Walcott has said he believed the film to be essentially "word-for-word" accurate. At one point in the film, Walcott gives an inspiring speech to the newsroom, but the original script had a screenwriter's version. On the day of shooting, Strobel said to Reiner that he should use Walcott's original words; Reiner had Walcott write down his exact speech, and Reiner then performed and filmed the scene.

==Release==
The film had its world premiere at the Zurich Film Festival on September 30, 2017. Shortly after, Vertical Entertainment and DirecTV Cinema acquired distribution rights to the film. The film was released through DirecTV on June 14, 2018, before beginning a limited release in 100 theaters on July 13, 2018.

==Reception==

===Box office===
Shock and Awe was a box office bomb, grossing just $77,980 in the United States and Canada and $104,435 in other territories, for a worldwide total of $182,415, plus $2.6 million with home video sales. against a $16 million budget.

===Critical response===
On review aggregator Rotten Tomatoes, the film holds an approval rating of 28% based on 46 reviews, with an average rating of 4.70/10. The website's critical consensus reads, "Shock and Awe has a worthy story to tell and some fine actors trying to bring it to life; unfortunately, the end results are still as derivative as they are dramatically inert." On Metacritic, the film has a weighted average score of 47 out of 100, based on 18 critics, indicating "mixed or average reviews".

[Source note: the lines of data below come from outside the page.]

### src/rtl/param_sync_ram_clr.sv
// Parametrised single-port synchronous scratch RAM with registered, valid-flagged reads,
// out-of-range error pulses and a post-reset clear engine that holds BUSY until done.
module param_sync_ram_clr #(
  parameter int                DATA_W   = 8,
  parameter int                ADDR_W   = 6,
  parameter int                DEPTH    = 64,
  parameter int                RDW_MODE = 0,
  parameter logic [DATA_W-1:0] CLR_VAL  = '0
) (
  input  logic              CLK,
  input  logic              RESET,
  input  logic [DATA_W-1:0] D_IN,
  input  logic [ADDR_W-1:0] ADDR,
  input  logic              R_ENABLE,
  input  logic              W_ENABLE,
  output logic [DATA_W-1:0] D_OUT,
  output logic              R_VALID,
  output logic              BUSY,
  output logic              ADDR_ERR,
  output logic              STATE_DBG
);

  // Handshake: a request is accepted on a rising edge where RESET=0 and BUSY=0; read
  // data appears one cycle later qualified by R_VALID, with ADDR_ERR in the same cycle.
  typedef enum logic {CLEAR = 1'b0, READY = 1'b1} state_t;

  localparam logic [ADDR_W:0]   DEPTH_EXT = (ADDR_W+1)'(DEPTH);
  localparam logic [ADDR_W-1:0] LAST_ADDR = ADDR_W'(DEPTH - 1);

  state_t              state, state_nxt;
  logic [ADDR_W-1:0]   cnt;
  logic [DATA_W-1:0]   mem [DEPTH];
  logic                in_range;
  logic                mem_we;
  logic [ADDR_W-1:0]   mem_waddr;
  logic [DATA_W-1:0]   mem_wdata;
  logic [ADDR_W-1:0]   rd_idx;
  logic [DATA_W-1:0]   rd_word;
  logic                req_ready;

  // One extra bit keeps DEPTH == 2**ADDR_W from ever flagging.
  assign in_range  = {1'b0, ADDR} < DEPTH_EXT;
  assign req_ready = (state == READY) && !RESET;
  assign BUSY      = (state == CLEAR);
  assign STATE_DBG = state;

  always_comb begin
    state_nxt = state;
    mem_we    = 1'b0;
    mem_waddr = cnt;
    mem_wdata = CLR_VAL;
    case (state)
      CLEAR: begin
        mem_we = 1'b1;
        if (cnt == LAST_ADDR) state_nxt = READY;
      end
      READY: begin
        mem_we    = W_ENABLE && in_range;
        mem_waddr = ADDR;
        mem_wdata = D_IN;
      end
      default: state_nxt = CLEAR;
    endcase
    if (RESET) begin
      state_nxt = CLEAR;
      mem_we    = 1'b0;
    end
  end

  always_comb begin
    rd_idx  = in_range ? ADDR : '0;
    rd_word = '0;
    if (in_range) begin
      if ((RDW_MODE != 0) && W_ENABLE) rd_word = D_IN;
      else                             rd_word = mem[rd_idx];
    end
  end

  always_ff @(posedge CLK) begin
    if (RESET) begin
      state <= CLEAR;
      cnt   <= '0;
    end else begin
      state <= state_nxt;
      if (state == CLEAR) cnt <= cnt + 1'b1;
    end
  end

  always_ff @(posedge CLK) begin
    if (mem_we) mem[mem_waddr] <= mem_wdata;
  end

  always_ff @(posedge CLK) begin
    if (RESET) begin
      D_OUT    <= '0;
      R_VALID  <= 1'b0;
      ADDR_ERR <= 1'b0;
    end else begin
      R_VALID  <= req_ready && R_ENABLE;
      ADDR_ERR <= req_ready && (R_ENABLE || W_ENABLE) && !in_range;
      if (req_ready && R_ENABLE) D_OUT <= rd_word;
    end
  end

endmodule
<file path="src/rtl/clk_div_scheduler.sv">
// Programmable divided-clock generator: square-wave OUT_CLK of period 2*CUR_DIV,
// with start/stop, N-period bursts and glitch-free divider updates at period boundaries.
module clk_div_scheduler #(
  parameter int CNT_WIDTH   = 16,
  parameter int DEFAULT_DIV = 15
) (
  input  logic                 CLK,
  input  logic                 RST,
  input  logic                 START,
  input  logic                 STOP,
  input  logic [CNT_WIDTH-1:0] BURST_LEN,
  input  logic [CNT_WIDTH-1:0] DIV_VALUE,
  input  logic                 DIV_VALID,
  output logic                 DIV_READY,
  output logic                 OUT_CLK,
  output logic                 OUT_TICK,
  output logic                 BUSY,
  output logic                 DONE,
  output logic [CNT_WIDTH-1:0] CUR_DIV
);

  typedef enum logic [1:0] {
    S_IDLE     = 2'd0,
    S_RUN      = 2'd1,
    S_STOPPING = 2'd2
  } state_t;

  localparam logic [CNT_WIDTH-1:0] DIV_RST = CNT_WIDTH'(DEFAULT_DIV);
  localparam logic [CNT_WIDTH-1:0] ONE     = CNT_WIDTH'(1);
  localparam logic [CNT_WIDTH-1:0] CNT_MAX = '1;

  state_t               state_q, state_d;
  logic [CNT_WIDTH-1:0] cur_div_q, cur_div_d;
  logic [CNT_WIDTH-1:0] pend_val_q, pend_val_d;
  logic                 pend_q, pend_d;
  logic [CNT_WIDTH-1:0] half_q, half_d;
  logic [CNT_WIDTH-1:0] per_q, per_d;
  logic [CNT_WIDTH-1:0] burst_q, burst_d;
  logic                 out_clk_q, out_clk_d;
  logic                 tick_q, tick_d;
  logic                 done_q, done_d;
  logic                 busy_q, busy_d;
  logic                 ready_q, ready_d;

  logic                 div_accept;
  logic [CNT_WIDTH-1:0] div_clamped;
  logic                 half_end;
  logic                 low_end;
  logic [CNT_WIDTH-1:0] per_inc;
  logic                 burst_hit;

  assign div_accept  = DIV_VALID && !pend_q;
  assign div_clamped = (DIV_VALUE == '0) ? ONE : DIV_VALUE;
  assign half_end    = (half_q == (cur_div_q - ONE));
  assign low_end     = half_end && !out_clk_q;
  // Period count saturates so long continuous runs never wrap into a false burst match.
  assign per_inc     = (per_q == CNT_MAX) ? per_q : (per_q + ONE);
  assign burst_hit   = (burst_q != '0) && (per_inc == burst_q);

  always_comb begin
    state_d    = state_q;
    cur_div_d  = cur_div_q;
    pend_val_d = pend_val_q;
    pend_d     = pend_q;
    half_d     = half_q;
    per_d      = per_q;
    burst_d    = burst_q;
    out_clk_d  = out_clk_q;
    tick_d     = 1'b0;
    done_d     = 1'b0;

    case (state_q)
      S_IDLE: begin
        if (div_accept) begin
          cur_div_d = div_clamped;
        end
        if (START && !STOP) begin
          state_d   = S_RUN;
          out_clk_d = 1'b1;
          tick_d    = 1'b1;
          half_d    = '0;
          per_d     = '0;
          burst_d   = BURST_LEN;
        end
      end

      S_RUN, S_STOPPING: begin
        if (half_end) begin
          half_d    = '0;
          out_clk_d = 1'b0;
        end else begin
          half_d = half_q + ONE;
        end

        if (low_end) begin
          per_d = per_inc;
          if ((state_q == S_STOPPING) || STOP || burst_hit) begin
            state_d   = S_IDLE;
            done_d    = 1'b1;
            out_clk_d = 1'b0;
            pend_d    = 1'b0;
            // A write still pending (or arriving right now) takes effect as the run ends.
            if (pend_q) begin
              cur_div_d = pend_val_q;
            end else if (div_accept) begin
              cur_div_d = div_clamped;
            end
          end else begin
            out_clk_d = 1'b1;
            tick_d    = 1'b1;
            if (pend_q) begin
              cur_div_d = pend_val_q;
              pend_d    = 1'b0;
            end else if (div_accept) begin
              pend_d     = 1'b1;
              pend_val_d = div_clamped;
            end
          end
        end else begin
          if (div_accept) begin
            pend_d     = 1'b1;
            pend_val_d = div_clamped;
          end
          if (STOP) begin
            state_d = S_STOPPING;
          end
        end
      end

      default: begin
        state_d   = S_IDLE;
        out_clk_d = 1'b0;
        pend_d    = 1'b0;
      end
    endcase

    busy_d  = (state_d != S_IDLE);
    ready_d = !pend_d;
  end

  always_ff @(posedge CLK or posedge RST) begin
    if (RST) begin
      state_q    <= S_IDLE;
      cur_div_q  <= DIV_RST;
      pend_val_q <= '0;
      pend_q     <= 1'b0;
      half_q     <= '0;
      per_q      <= '0;
      burst_q    <= '0;
      out_clk_q  <= 1'b0;
      tick_q     <= 1'b0;
      done_q     <= 1'b0;
      busy_q     <= 1'b0;
      ready_q    <= 1'b1;
    end else begin
      state_q    <= state_d;
      cur_div_q  <= cur_div_d;
      pend_val_q <= pend_val_d;
      pend_q     <= pend_d;
      half_q     <= half_d;
      per_q      <= per_d;
      burst_q    <= burst_d;
      out_clk_q  <= out_clk_d;
      tick_q     <= tick_d;
      done_q     <= done_d;
      busy_q     <= busy_d;
      ready_q    <= ready_d;
    end
  end

  assign DIV_READY = ready_q;
  assign OUT_CLK   = out_clk_q;
  assign OUT_TICK  = tick_q;
  assign BUSY      = busy_q;
  assign DONE      = done_q;
  assign CUR_DIV   = cur_div_q;

endmodule
</file>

Writing for Rolling Stone, David Fear gave the film 2/5 stars, saying, "It's an important story to remember right now, assuming you can remember anything after being beaten over the head with talking points for 90 minutes. But at its best, Shock and Awe still feels like it strains to be Spotlight-lite and comes up lacking. The title is a misnomer." Kerry Lengel of The Arizona Republic gave the film 1.5 out of 5 stars, writing, "It's trite and mechanistic in its attempts to build pathos while also making its arguments, from the opening scene featuring a soldier paralyzed by an IED to the absolute low point, a date between Marsden's reporter and his pretty next-door neighbor, played by Jessica Biel."

Deborah Young of The Hollywood Reporter wrote, "The reporting team at Knight Ridder Newspapers has been called 'the only ones who got it right' about Saddam Hussein's non-existent weapons of mass destruction that sparked the 2003 Iraq war. Based on a true story, Rob Reiner's Shock and Awe gives much-deserved credit to their far-sighted (if generally unheeded) news coverage, but the message tends to melt into a paint-by-numbers screenplay that pushes too many genre buttons to be thoroughly exciting."